Village and civil parish in the East Riding of Yorkshire, England

Gilberdyke is a village and civil parish in the East Riding of Yorkshire, England. It is situated approximately 20 mi south-east of York and 19 mi west of Hull. Gilberdyke lies near to Howden which is 5 mi away. It lies on the B1230 road, 1 mi south of the M62 motorway.
The civil parish is formed by the village of Gilberdyke and the hamlets of Bennetland, Hive, Sandholme and Scalby.
According to the 2011 UK Census, Gilberdyke parish had a population of 3,430, an increase on the 2001 UK Census figure of 3,028.
The village is served by Gilberdyke railway station with trains operating between Scarborough/Bridlington via Hull to Doncaster and Sheffield, and between Hull and Selby/York.

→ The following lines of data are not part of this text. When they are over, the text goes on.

File: src/rtl/pinbank_pkg.sv
package pinbank_pkg;
  localparam int DATA_W = 32;

  // port 3 register block
  localparam logic [7:0] A3_IN      = 8'h00;
  localparam logic [7:0] A3_OSET    = 8'h04;
  localparam logic [7:0] A3_OCLR    = 8'h08;
  localparam logic [7:0] A3_OSTATE  = 8'h0C;
  // port 2 register block
  localparam logic [7:0] A2_DSET    = 8'h10;
  localparam logic [7:0] A2_DCLR    = 8'h14;
  localparam logic [7:0] A2_DSTATE  = 8'h18;
  localparam logic [7:0] A2_IN      = 8'h1C;
  localparam logic [7:0] A2_OSET    = 8'h20;
  localparam logic [7:0] A2_OCLR    = 8'h24;
  localparam logic [7:0] A2_MSET    = 8'h28;
  localparam logic [7:0] A2_MCLR    = 8'h2C;
  localparam logic [7:0] A2_MSTATE  = 8'h30;
  // uniform bidirectional banks
  localparam logic [7:0] BANK0_BASE = 8'h40;
  localparam logic [7:0] BANK1_BASE = 8'h60;
  localparam logic [7:0] OFS_IN     = 8'h00;
  localparam logic [7:0] OFS_OSET   = 8'h04;
  localparam logic [7:0] OFS_OCLR   = 8'h08;
  localparam logic [7:0] OFS_OSTATE = 8'h0C;
  localparam logic [7:0] OFS_DSET   = 8'h10;
  localparam logic [7:0] OFS_DCLR   = 8'h14;
  localparam logic [7:0] OFS_DSTATE = 8'h18;

  // port 3 bidirectional pins: level and direction field start
  localparam int P3_IO_LSB = 25;

  function automatic logic [DATA_W-1:0] low_mask(input int w);
    logic [DATA_W-1:0] m;
    m = '0;
    for (int i = 0; i < DATA_W; i++) begin
      if (i < w) m[i] = 1'b1;
    end
    return m;
  endfunction

  // input-register bit that carries port 3 bidirectional pin n
  function automatic int p3_rd_pos(input int n);
    return (n < 5) ? (10 + n) : 24;
  endfunction

  function automatic logic [DATA_W-1:0] p3_rd_mask(input int nio);
    logic [DATA_W-1:0] m;
    m = '0;
    for (int n = 0; n < nio; n++) m[p3_rd_pos(n)] = 1'b1;
    return m;
  endfunction
endpackage

File: src/rtl/pb_sync.sv
module pb_sync #(
  parameter int W = 8
) (
  input  logic         clk,
  input  logic         rst,
  input  logic [W-1:0] d,
  output logic [W-1:0] q
);
  logic [W-1:0] meta;

  always_ff @(posedge clk) begin
    if (rst) begin
      meta <= '0;
      q    <= '0;
    end else begin
      meta <= d;
      q    <= meta;
    end
  end
endmodule

File: src/rtl/pb_setclr_reg.sv
module pb_setclr_reg #(
  parameter int           W    = 32,
  parameter logic [W-1:0] KEEP = '1
) (
  input  logic         clk,
  input  logic         rst,
  input  logic         set_stb,
  input  logic         clr_stb,
  input  logic [W-1:0] wdata,
  output logic [W-1:0] q
);
  logic [W-1:0] set_bits;
  logic [W-1:0] clr_bits;

  assign set_bits = set_stb ? wdata : '0;
  assign clr_bits = clr_stb ? wdata : '0;

  // clear is applied after set, so a bit both set and cleared ends at 0
  always_ff @(posedge clk) begin
    if (rst) q <= '0;
    else     q <= (q | set_bits) & ~clr_bits & KEEP;
  end
endmodule

File: src/rtl/pb_bidir_port.sv
module pb_bidir_port
  import pinbank_pkg::*;
#(
  parameter int         W      = 8,
  parameter int         AW     = 8,
  parameter logic [7:0] BASE   = 8'h40
) (
  input  logic              clk,
  input  logic              rst,
  input  logic [AW-1:0]     addr,
  input  logic              we,
  input  logic [DATA_W-1:0] wdata,
  input  logic [W-1:0]      pad_in,
  output logic [W-1:0]      pad_out,
  output logic [W-1:0]      pad_oe,
  output logic [DATA_W-1:0] rd_data
);
  localparam logic [AW-1:0] A_IN  = AW'(BASE + OFS_IN);
  localparam logic [AW-1:0] A_OS  = AW'(BASE + OFS_OSET);
  localparam logic [AW-1:0] A_OC  = AW'(BASE + OFS_OCLR);
  localparam logic [AW-1:0] A_OST = AW'(BASE + OFS_OSTATE);
  localparam logic [AW-1:0] A_DS  = AW'(BASE + OFS_DSET);
  localparam logic [AW-1:0] A_DC  = AW'(BASE + OFS_DCLR);
  localparam logic [AW-1:0] A_DST = AW'(BASE + OFS_DSTATE);

  logic [W-1:0] in_q;
  logic         unused_wdata;

  assign unused_wdata = ^wdata;

  pb_sync #(.W(W)) u_sync (
    .clk(clk), .rst(rst), .d(pad_in), .q(in_q)
  );

  pb_setclr_reg #(.W(W)) u_out (
    .clk(clk), .rst(rst),
    .set_stb(we && addr == A_OS),
    .clr_stb(we && addr == A_OC),
    .wdata(wdata[W-1:0]),
    .q(pad_out)
  );

  pb_setclr_reg #(.W(W)) u_dir (
    .clk(clk), .rst(rst),
    .set_stb(we && addr == A_DS),
    .clr_stb(we && addr == A_DC),
    .wdata(wdata[W-1:0]),
    .q(pad_oe)
  );

  always_comb begin
    rd_data = '0;
    if (addr == A_IN)  rd_data = DATA_W'(in_q);
    if (addr == A_OST) rd_data = DATA_W'(pad_out);
    if (addr == A_DST) rd_data = DATA_W'(pad_oe);
  end
endmodule

File: src/rtl/pinbank_ctrl.sv
module pinbank_ctrl
  import pinbank_pkg::*;
#(
  parameter int ADDR_W   = 8,
  parameter int P0_W     = 8,
  parameter int P1_W     = 24,
  parameter int P2_W     = 13,
  parameter int MUX_W    = 8,
  parameter int P3_IO_W  = 6,
  parameter int P3_GPI_W = 28,
  parameter int P3_GPO_W = 24
) (
  input  logic                clk,
  input  logic                rst,
  input  logic [ADDR_W-1:0]   bus_addr,
  input  logic                bus_we,
  input  logic [DATA_W-1:0]   bus_wdata,
  output logic [DATA_W-1:0]   bus_rdata,
  input  logic [P0_W-1:0]     p0_in,
  output logic [P0_W-1:0]     p0_out,
  output logic [P0_W-1:0]     p0_oe,
  input  logic [P1_W-1:0]     p1_in,
  output logic [P1_W-1:0]     p1_out,
  output logic [P1_W-1:0]     p1_oe,
  input  logic [P2_W-1:0]     p2_in,
  output logic [P2_W-1:0]     p2_out,
  output logic [P2_W-1:0]     p2_oe,
  output logic [MUX_W-1:0]    p2_mux,
  input  logic [P3_IO_W-1:0]  p3_io_in,
  output logic [P3_IO_W-1:0]  p3_io_out,
  output logic [P3_IO_W-1:0]  p3_io_oe,
  input  logic [P3_GPI_W-1:0] p3_gpi,
  output logic [P3_GPO_W-1:0] p3_gpo
);
  localparam logic [DATA_W-1:0] IO_FIELD  = low_mask(P3_IO_W) << P3_IO_LSB;
  localparam logic [DATA_W-1:0] DIR2_KEEP = low_mask(P2_W) | IO_FIELD;
  localparam logic [DATA_W-1:0] OUT3_KEEP = low_mask(P3_GPO_W) | IO_FIELD;
  localparam logic [DATA_W-1:0] IO_RDPOS  = p3_rd_mask(P3_IO_W);

  function automatic logic hit(input logic [ADDR_W-1:0] a, input logic [7:0] ofs);
    return a == ADDR_W'(ofs);
  endfunction

  // ---------------- ports 0 and 1: uniform banks ----------------
  logic [DATA_W-1:0] rd_p0, rd_p1;

  pb_bidir_port #(.W(P0_W), .AW(ADDR_W), .BASE(BANK0_BASE)) u_bank0 (
    .clk(clk), .rst(rst), .addr(bus_addr), .we(bus_we), .wdata(bus_wdata),
    .pad_in(p0_in), .pad_out(p0_out), .pad_oe(p0_oe), .rd_data(rd_p0)
  );

  pb_bidir_port #(.W(P1_W), .AW(ADDR_W), .BASE(BANK1_BASE)) u_bank1 (
    .clk(clk), .rst(rst), .addr(bus_addr), .we(bus_we), .wdata(bus_wdata),
    .pad_in(p1_in), .pad_out(p1_out), .pad_oe(p1_oe), .rd_data(rd_p1)
  );

  // ---------------- port 2 ----------------
  logic [DATA_W-1:0] dir2_q;
  logic [P2_W-1:0]   in2_q;

  pb_setclr_reg #(.W(DATA_W), .KEEP(DIR2_KEEP)) u_dir2 (
    .clk(clk), .rst(rst),
    .set_stb(bus_we && hit(bus_addr, A2_DSET)),
    .clr_stb(bus_we && hit(bus_addr, A2_DCLR)),
    .wdata(bus_wdata), .q(dir2_q)
  );

  pb_setclr_reg #(.W(P2_W)) u_out2 (
    .clk(clk), .rst(rst),
    .set_stb(bus_we && hit(bus_addr, A2_OSET)),
    .clr_stb(bus_we && hit(bus_addr, A2_OCLR)),
    .wdata(bus_wdata[P2_W-1:0]), .q(p2_out)
  );

  pb_setclr_reg #(.W(MUX_W)) u_mux2 (
    .clk(clk), .rst(rst),
    .set_stb(bus_we && hit(bus_addr, A2_MSET)),
    .clr_stb(bus_we && hit(bus_addr, A2_MCLR)),
    .wdata(bus_wdata[MUX_W-1:0]), .q(p2_mux)
  );

  pb_sync #(.W(P2_W)) u_sync2 (.clk(clk), .rst(rst), .d(p2_in), .q(in2_q));

  assign p2_oe    = dir2_q[P2_W-1:0];
  assign p3_io_oe = dir2_q[P3_IO_LSB +: P3_IO_W];

  // ---------------- port 3: mixed classes ----------------
  logic [DATA_W-1:0]   out3_q;
  logic [P3_IO_W-1:0]  io3_q;
  logic [P3_GPI_W-1:0] gpi3_q;
  logic [DATA_W-1:0]   in3_word;
  logic                unused_gpi;

  pb_setclr_reg #(.W(DATA_W), .KEEP(OUT3_KEEP)) u_out3 (
    .clk(clk), .rst(rst),
    .set_stb(bus_we && hit(bus_addr, A3_OSET)),
    .clr_stb(bus_we && hit(bus_addr, A3_OCLR)),
    .wdata(bus_wdata), .q(out3_q)
  );

  pb_sync #(.W(P3_IO_W))  u_sync3io  (.clk(clk), .rst(rst), .d(p3_io_in), .q(io3_q));
  pb_sync #(.W(P3_GPI_W)) u_sync3gpi (.clk(clk), .rst(rst), .d(p3_gpi),   .q(gpi3_q));

  assign p3_gpo    = out3_q[P3_GPO_W-1:0];
  assign p3_io_out = out3_q[P3_IO_LSB +: P3_IO_W];

  // input-only bits fill the positions the bidirectional pins leave free
  always_comb begin
    in3_word = DATA_W'(gpi3_q) & ~IO_RDPOS;
    for (int n = 0; n < P3_IO_W; n++) begin
      in3_word[p3_rd_pos(n)] = io3_q[n];
    end
  end

  assign unused_gpi = ^(DATA_W'(gpi3_q) & IO_RDPOS);

  // ---------------- read decode ----------------
  logic [DATA_W-1:0] rd_word;

  always_comb begin
    rd_word = rd_p0 | rd_p1;
    if (hit(bus_addr, A3_IN))     rd_word = in3_word;
    if (hit(bus_addr, A3_OSTATE)) rd_word = out3_q;
    if (hit(bus_addr, A2_DSTATE)) rd_word = dir2_q;
    if (hit(bus_addr, A2_IN))     rd_word = DATA_W'(in2_q);
    if (hit(bus_addr, A2_MSTATE)) rd_word = DATA_W'(p2_mux);
  end

  always_ff @(posedge clk) begin
    if (rst) bus_rdata <= '0;
    else     bus_rdata <= rd_word;
  end
endmodule

File: config.mk
export PLATFORM = sky130hd
export DESIGN_NAME = pinbank_ctrl
export DESIGN_NICKNAME = d
export VERILOG_FILES = /design/src/rtl/pinbank_pkg.sv /design/src/rtl/pb_sync.sv /design/src/rtl/pb_setclr_reg.sv /design/src/rtl/pb_bidir_port.sv /design/src/rtl/pinbank_ctrl.sv
export SDC_FILE = /design/constraint.sdc
export NUM_CORES = 1
export LEC_CHECK = 0
export BUFFER_PORTS_ARGS = -buffer_cell sky130_fd_sc_hd__buf_2
export CORE_MARGIN = 2
export CORE_UTILIZATION = 35
export CTS_BUF_LIST = sky130_fd_sc_hd__clkbuf_16
export DETAILED_ROUTE_END_ITERATION = 12
export GPL_TIMING_DRIVEN = 1
export PLACE_DENSITY_LB_ADDON = 0.05
export SLEW_MARGIN = 25
export SYNTH_ARGS = -nofsm -noshare
export SYNTH_HDL_FRONTEND = slang
export SYNTH_SLANG_ARGS = --single-unit
File: constraint.sdc
create_clock -name clk -period 1.64 [get_ports clk]
set_input_delay 0.164 -clock clk [delete_from_list [all_inputs] [get_ports clk]]
set_output_delay 0.164 -clock clk [all_outputs]
set_load 0.005 [all_outputs]
Word level (Yosys, flattened, before mapping)
Cells that the tools add are included.
{"block": "classes", "eq_ne": 26, "muxes": 27, "bitwise_logic": 25, "n_reduce_logical": 19}
{"cell": "24-bit two-way mux", "n": 7}
{"cell": "31-bit two-way mux", "n": 4}
{"cell": "8-bit by 7-bit equality test with 1-bit output, second input constant", "n": 14}
{"cell": "32-bit two-way mux", "n": 3}
{"cell": "8-bit two-way mux", "n": 10}
{"cell": "31-bit AND", "n": 2}
{"cell": "31-bit NOT", "n": 2}
{"cell": "31-bit OR", "n": 2}
{"cell": "24-bit AND", "n": 2}
{"cell": "24-bit NOT", "n": 2}
{"cell": "24-bit OR", "n": 2}
{"cell": "8-bit by 6-bit equality test with 1-bit output, second input constant", "n": 5}
{"cell": "13-bit two-way mux", "n": 3}
{"cell": "8-bit by 5-bit equality test with 1-bit output, second input constant", "n": 4}
{"cell": "32-bit OR", "n": 1}
{"cell": "8-bit AND", "n": 3}
{"cell": "8-bit NOT", "n": 3}
{"cell": "8-bit OR", "n": 3}
{"cell": "8-bit by 4-bit equality test with 1-bit output, second input constant", "n": 2}
{"cell": "1-bit logical AND", "n": 16}
{"cell": "13-bit AND", "n": 1}
{"cell": "13-bit NOT", "n": 1}
{"cell": "13-bit OR", "n": 1}
{"cell": "8-bit by 3-bit equality test with 1-bit output, second input constant", "n": 1}
{"cell": "other kinds (3)", "n": 3}
{"block": "totals", "reg_bits": 324, "inputBits": 122, "out_inout_bits": 166, "elab_cells": 118}

Logic depth before layout (Yosys ltp)
Gate-level depths: netlist (run 1).
{"block": "logic_depth", "depth_word": 10, "mapped_depth": 9, "mapped_depth_nobuf": 5}

By module
From an unflattened synthesis (run 1), not the netlist that was laid out.
{"block": "unflattened", "hier_cells": 1214, "area_unflattened_um2": 13466.7}
{"module": "pinbank_ctrl", "instances": 1, "cells_each": 287, "area_each_um2": 2337.2, "seq_area_each_um2": 640.6}
{"module": "pb_setclr_reg (u_bank1.u_dir ...)", "instances": 2, "cells_each": 78, "area_each_um2": 928.4, "seq_area_each_um2": 480.5}
{"module": "pb_sync (u_sync3gpi)", "instances": 1, "cells_each": 118, "area_each_um2": 1610.3, "seq_area_each_um2": 1121.1}
{"module": "pb_setclr_reg (u_out3)", "instances": 1, "cells_each": 102, "area_each_um2": 1321.3, "seq_area_each_um2": 600.6}
{"module": "pb_sync (u_bank1.u_sync)", "instances": 1, "cells_each": 101, "area_each_um2": 1305.0, "seq_area_each_um2": 960.9}
{"module": "pb_setclr_reg (u_bank0.u_dir ...)", "instances": 3, "cells_each": 27, "area_each_um2": 360.3, "seq_area_each_um2": 160.2}
{"module": "pb_setclr_reg (u_dir2)", "instances": 1, "cells_each": 77, "area_each_um2": 873.3, "seq_area_each_um2": 380.4}
{"module": "pb_sync (u_sync2)", "instances": 1, "cells_each": 54, "area_each_um2": 700.7, "seq_area_each_um2": 520.5}
{"module": "pb_bidir_port (u_bank1)", "instances": 1, "cells_each": 81, "area_each_um2": 631.9, "seq_area_each_um2": 0.0}
{"module": "pb_setclr_reg (u_out2)", "instances": 1, "cells_each": 42, "area_each_um2": 504.2, "seq_area_each_um2": 260.2}
{"module": "pb_sync (u_bank0.u_sync)", "instances": 1, "cells_each": 33, "area_each_um2": 464.2, "seq_area_each_um2": 320.3}
{"module": "pb_bidir_port (u_bank0)", "instances": 1, "cells_each": 57, "area_each_um2": 414.1, "seq_area_each_um2": 0.0}
{"module": "pb_sync (u_sync3io)", "instances": 1, "cells_each": 25, "area_each_um2": 366.6, "seq_area_each_um2": 240.2}

Worst setup path after synthesis (run 1)
OpenSTA, ideal clock, no wires.
{"block": "synth_timing", "path_type": "in2reg", "startpoint": "input port bus_addr[5]", "endpoint": "register u_dir2.q[10]", "setup_time_ps": 142, "arrival_time_ps": 1451, "required_time_ps": 1498, "path_slack_ps": 48, "stages": 6, "path_buffers": 3, "cell_sequence": "buf_6 -> or4b_1 -> buf_6 -> nor2_2 -> buf_6 -> a211oi_1"}
{"block": "synth_via", "elab_chain_cells": 5, "word_cells_on_any_way": 9, "cone_classes": "2 x eq/ne; 2 x mux; 3 x bitwise; 2 x reduce/logical"}
{"element": "start, declared", "line": "pinbank_ctrl.sv:15", "source": "input logic [ADDR_W-1:0] bus_addr,"}
{"element": "8-bit by 5-bit equality test with 1-bit output", "line": "pinbank_ctrl.sv:41", "source": "return a == ADDR_W'(ofs);"}
{"element": "1-bit logical AND (on tied branches)", "line": "pinbank_ctrl.sv:63, pinbank_ctrl.sv:64"}
{"element": "31-bit two-way mux (on tied branches)", "line": "pb_setclr_reg.sv:15, pb_setclr_reg.sv:16"}
{"element": "31-bit OR / 31-bit NOT (equally long branches)", "line": "pb_setclr_reg.sv:21", "source": "else q <= (q | set_bits) & ~clr_bits & KEEP;"}
{"element": "31-bit AND *", "line": "pb_setclr_reg.sv:21"}
{"element": "end signal, assigned", "line": "pb_setclr_reg.sv:21"}
{"element": "end, declared", "line": "pb_setclr_reg.sv:10", "source": "output logic [W-1:0] q"}
Every way passes the cells marked *; elsewhere a longest branch is shown, timed or not.
A chain may end at the register's enable or synchronous reset.

Worst setup path in the final report (run 1)
{"block": "layout_timing", "startpoint": "input port bus_addr[7]", "endpoint": "register bus_rdata[3]"}
{"block": "layout_via", "elab_chain_cells": 10, "word_cells_on_any_way": 23, "cone_classes": "10 x eq/ne; 11 x mux; 1 x bitwise; 1 x reduce/logical"}
{"element": "8-bit by 7-bit equality test with 1-bit output", "line": "pb_bidir_port.sv:53", "source": "if (addr == A_IN) rd_data = DATA_W'(in_q);"}
{"element": "8-bit two-way mux / 24-bit two-way mux (equally long branches)", "line": "pb_bidir_port.sv:53"}
{"element": "8-bit two-way mux / 24-bit two-way mux (equally long branches)", "line": "pb_bidir_port.sv:54", "source": "if (addr == A_OST) rd_data = DATA_W'(pad_out);"}
{"element": "8-bit two-way mux / 24-bit two-way mux (equally long branches)", "line": "pb_bidir_port.sv:55", "source": "if (addr == A_DST) rd_data = DATA_W'(pad_oe);"}
{"element": "32-bit OR", "line": "pinbank_ctrl.sv:121", "source": "rd_word = rd_p0 | rd_p1;"}
{"element": "32-bit two-way mux", "line": "pinbank_ctrl.sv:122", "source": "if (hit(bus_addr, A3_IN)) rd_word = in3_word;"}
{"element": "32-bit two-way mux", "line": "pinbank_ctrl.sv:123", "source": "if (hit(bus_addr, A3_OSTATE)) rd_word = out3_q;"}
{"element": "32-bit two-way mux", "line": "pinbank_ctrl.sv:124", "source": "if (hit(bus_addr, A2_DSTATE)) rd_word = dir2_q;"}
{"element": "13-bit two-way mux", "line": "pinbank_ctrl.sv:125", "source": "if (hit(bus_addr, A2_IN)) rd_word = DATA_W'(in2_q);"}
{"element": "8-bit two-way mux *", "line": "pinbank_ctrl.sv:126", "source": "if (hit(bus_addr, A2_MSTATE)) rd_word = DATA_W'(p2_mux);"}
{"element": "end signal, assigned", "line": "pinbank_ctrl.sv:131", "source": "else bus_rdata <= rd_word;"}
{"element": "end, declared", "line": "pinbank_ctrl.sv:18", "source": "output logic [DATA_W-1:0] bus_rdata,"}
Marked as above.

The village was recorded as simply 'Dyc' in 1234 and 'Dyke' in 1336; 'Gilberdyke' was first mentioned in 1349, and 'Gilbertdike' in 1376. Who 'Gilbert' refers to is unknown.

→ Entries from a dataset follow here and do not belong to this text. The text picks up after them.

### src/rtl/mdio_mgmt_master.sv
module mdio_mgmt_master
  import mdio_mgmt_pkg::*;
#(
  parameter int HALF_DIV = 40,
  parameter bit BUS_16   = 1'b1
) (
  input  logic        clk,
  input  logic        rst_n,
  input  logic        cpu_wr,
  input  logic [1:0]  cpu_addr,
  input  logic [1:0]  cpu_be,
  input  logic [15:0] cpu_wdata,
  output logic [15:0] cpu_rdata,
  output logic        mdc_o,
  output logic        mdc_oe,
  input  logic        mdc_i,
  output logic        mdio_o,
  output logic        mdio_oe,
  input  logic        mdio_i
);
  logic              busy;
  logic              start_req;
  logic              rise_evt;
  logic              fall_evt;
  logic              eng_mdc;
  logic              eng_rd;
  logic              eng_mdio;
  logic              eng_drv;
  logic [IDX_W-1:0]  eng_idx;
  logic [WORD_W-1:0] ctrl;
  logic [WORD_W-1:0] rd_result;
  mdio_cmd_t         cmd;

  mdio_cpu_regs #(.BUS_16(BUS_16)) u_regs (
    .clk(clk), .rst_n(rst_n), .wr(cpu_wr), .addr(cpu_addr), .be(cpu_be),
    .wdata(cpu_wdata), .busy(busy), .rd_result(rd_result),
    .mdio_pin(mdio_i), .mdc_pin(mdc_i), .ctrl(ctrl), .cmd(cmd),
    .start_req(start_req), .rdata(cpu_rdata)
  );

  mdio_phase_gen #(.HALF_DIV(HALF_DIV)) u_phase (
    .clk(clk), .rst_n(rst_n), .run(busy), .mdc(eng_mdc),
    .rise_evt(rise_evt), .fall_evt(fall_evt)
  );

  mdio_frame_engine u_engine (
    .clk(clk), .rst_n(rst_n), .start(start_req), .cmd(cmd),
    .rise_evt(rise_evt), .fall_evt(fall_evt), .mdio_in(mdio_i),
    .busy(busy), .eng_rd(eng_rd), .idx(eng_idx), .mdio_out(eng_mdio),
    .mdio_drv(eng_drv), .rd_result(rd_result)
  );

  always_comb begin
    if (busy) begin
      mdc_o   = eng_mdc;
      mdc_oe  = 1'b1;
      mdio_o  = eng_mdio;
      mdio_oe = eng_drv;
    end else if (ctrl[0]) begin
      mdc_o   = 1'b0;
      mdc_oe  = 1'b1;
      mdio_o  = 1'b1;
      mdio_oe = 1'b0;
    end else begin
      mdc_o   = ctrl[14];
      mdc_oe  = ctrl[13];
      mdio_o  = ctrl[15];
      mdio_oe = ctrl[12];
    end
  end
endmodule

### config.mk
export PLATFORM = sky130hd
export DESIGN_NAME = mdio_mgmt_master
export DESIGN_NICKNAME = d
export VERILOG_FILES = /design/src/rtl/mdio_mgmt_pkg.sv /design/src/rtl/mdio_phase_gen.sv /design/src/rtl/mdio_frame_engine.sv /design/src/rtl/mdio_cpu_regs.sv /design/src/rtl/mdio_mgmt_master.sv
export SDC_FILE = /design/constraint.sdc
export NUM_CORES = 1
export LEC_CHECK = 0
export BUFFER_PORTS_ARGS = -buffer_cell sky130_fd_sc_hd__buf_2
export CORE_MARGIN = 4
export CORE_UTILIZATION = 45
export CTS_BUF_LIST = sky130_fd_sc_hd__clkbuf_4
export DETAILED_ROUTE_END_ITERATION = 6
export SYNTH_ARGS = -nofsm -noshare
export SYNTH_HDL_FRONTEND = slang
export SYNTH_HIERARCHICAL = 1
export SYNTH_SLANG_ARGS = --single-unit
### constraint.sdc
create_clock -name clk -period 4.35 [get_ports clk]
set_clock_uncertainty 0.2 [all_clocks]
set_input_delay 0 -clock clk [delete_from_list [all_inputs] [get_ports clk]]
set_output_delay 0 -clock clk [all_outputs]
set_load 0.01 [all_outputs]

In 1823, Gilberdyke was in the parish of Eastrington, the Wapentake of Holderness, and the Liberty of St Peter. Population, including the settlements of Hive and Sandholm[e], was 640. Occupations at the time included four farmers, two blacksmiths, two carpenters, a shoemaker, a corn miller, a constable, a schoolmaster, an overseer, and the licensed victualler of The Cross Keys public house.

Current Asking Alexandria and We Are Harlot vocalist Danny Worsnop grew up here.

The village is also the homeplace of Chihiro Fujisaki a fictional character in the video game Danganronpa

In the year 2026 Gilberdyke has a collection of new buildings including a Garden center, Pizza place, Deli, Primary school, auction house and a park. The auction house was originally a second pub before 2026.